2. On December 14, 1970, S. 3418 was presented to the President of the United States for his consideration. The legislation had been approved by the Senate, in which it had originated, by a vote of 64-1 and by the House of Representatives by a vote of 346-2. The Bill authorized the Congress to appropriate 225 million dollars for the fiscal years, 1971, 1972 and 1973 for grants to public and private non-profit hospital and medical schools to assist them in establishing special departments and programs in the field of family practice of medicine, and otherwise to encourage and promote the training of medical and paramedical personnel in the field of family medicine.
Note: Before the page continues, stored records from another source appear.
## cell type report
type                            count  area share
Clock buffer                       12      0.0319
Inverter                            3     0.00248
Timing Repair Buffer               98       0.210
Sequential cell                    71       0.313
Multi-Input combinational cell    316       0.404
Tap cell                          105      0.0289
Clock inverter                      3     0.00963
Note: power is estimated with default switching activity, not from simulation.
[config.mk]
export PLATFORM = sky130hd
export DESIGN_NAME = ltc2333_scan_controller
export DESIGN_NICKNAME = d
export VERILOG_FILES = /design/src/rtl/ltc2333_scan_controller.sv
export SDC_FILE = /design/constraint.sdc
export NUM_CORES = 1
export LEC_CHECK = 0
export BUFFER_PORTS_ARGS = -buffer_cell sky130_fd_sc_hd__buf_2
export CELL_PAD_IN_SITES_DETAIL_PLACEMENT = 1
export CELL_PAD_IN_SITES_GLOBAL_PLACEMENT = 1
export CORE_ASPECT_RATIO = 0.6
export CORE_UTILIZATION = 41
export CTS_CLUSTER_DIAMETER = 200
export CTS_CLUSTER_SIZE = 10
export DETAILED_ROUTE_END_ITERATION = 12
export PLACE_DENSITY_LB_ADDON = 0.15
export SLEW_MARGIN = 20
export SYNTH_ARGS = -nofsm -noshare
export SYNTH_HDL_FRONTEND = slang
export SYNTH_SLANG_ARGS = --single-unit
[constraint.sdc]
create_clock -name clk -period 2.2 [get_ports clk]
set_input_delay 0.22 -clock clk [delete_from_list [all_inputs] [get_ports clk]]
set_output_delay 0.22 -clock clk [all_outputs]
set_load 0.05 [all_outputs]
3. Plaintiff was among the Senators voting in favor of the Bill.
4. On December 22, 1970 the Senate and the House of Representatives adjourned for the Christmas Holidays. The Senate was in adjournment until December 28, 1970, and the House until December 29, 1970. The adjournments were consented to by the Senate and the House of Representatives.
During the recess of the Senate, the Secretary of the Senate was authorized by unanimous vote of the Senate to receive messages from the President of the United States and the House of Representatives and the President pro tempore or Acting President pro tempore was authorized to sign duly enrolled bills.
5. On Thursday, December 24, 1970, while both Houses of Congress were in the aforementioned adjournment the President of the United States issued a Memorandum of Disapproval, announcing that he was withholding his approval from S. 3418.
6. Under the provisions of 1 U.S.C. § 106a, 1 U.S.C. § 112 and 1 U.S.C. § 113, it is the duty of the Administrator of the General Services Administration of the United States to receive bills that have become laws of the United States and to publish them in slip form and in the United States Statutes at Large.
8. S. 3418 was not transmitted by the President or the Chief of White House Records to the Administrator of General Services Administration and it has not been published in slip form or in the Statutes at Large as a law of the United States.
9. On December 15, 1971, by Pub.L.No. 92-184, Congress appropriated $100,000 to carry out the program set forth in S. 3418 for the fiscal year 1972.
10. Plaintiff is not within the class intended to be benefited by the Bill.
With regards to the merits of the case, the question before this Court is whether the President's exercise of the Pocket Veto in this case was constitutionally valid, or, in other words, did S. 3418 become law without the signature of the President. Before reaching the merits, however, the Court must consider several preliminary issues raised by the defendants in their motion to dismiss and/or for summary judgment. They contend that the plaintiff lacks standing to maintain this action; that the President is an indispensable party who cannot be sued; that the issue before the Court does not present a substantial case or controversy because it is (1) a non-justiciable political question, and (2) the complaint seeks an advisory opinion.
The Court holds that each of defendants' contentions is without merit.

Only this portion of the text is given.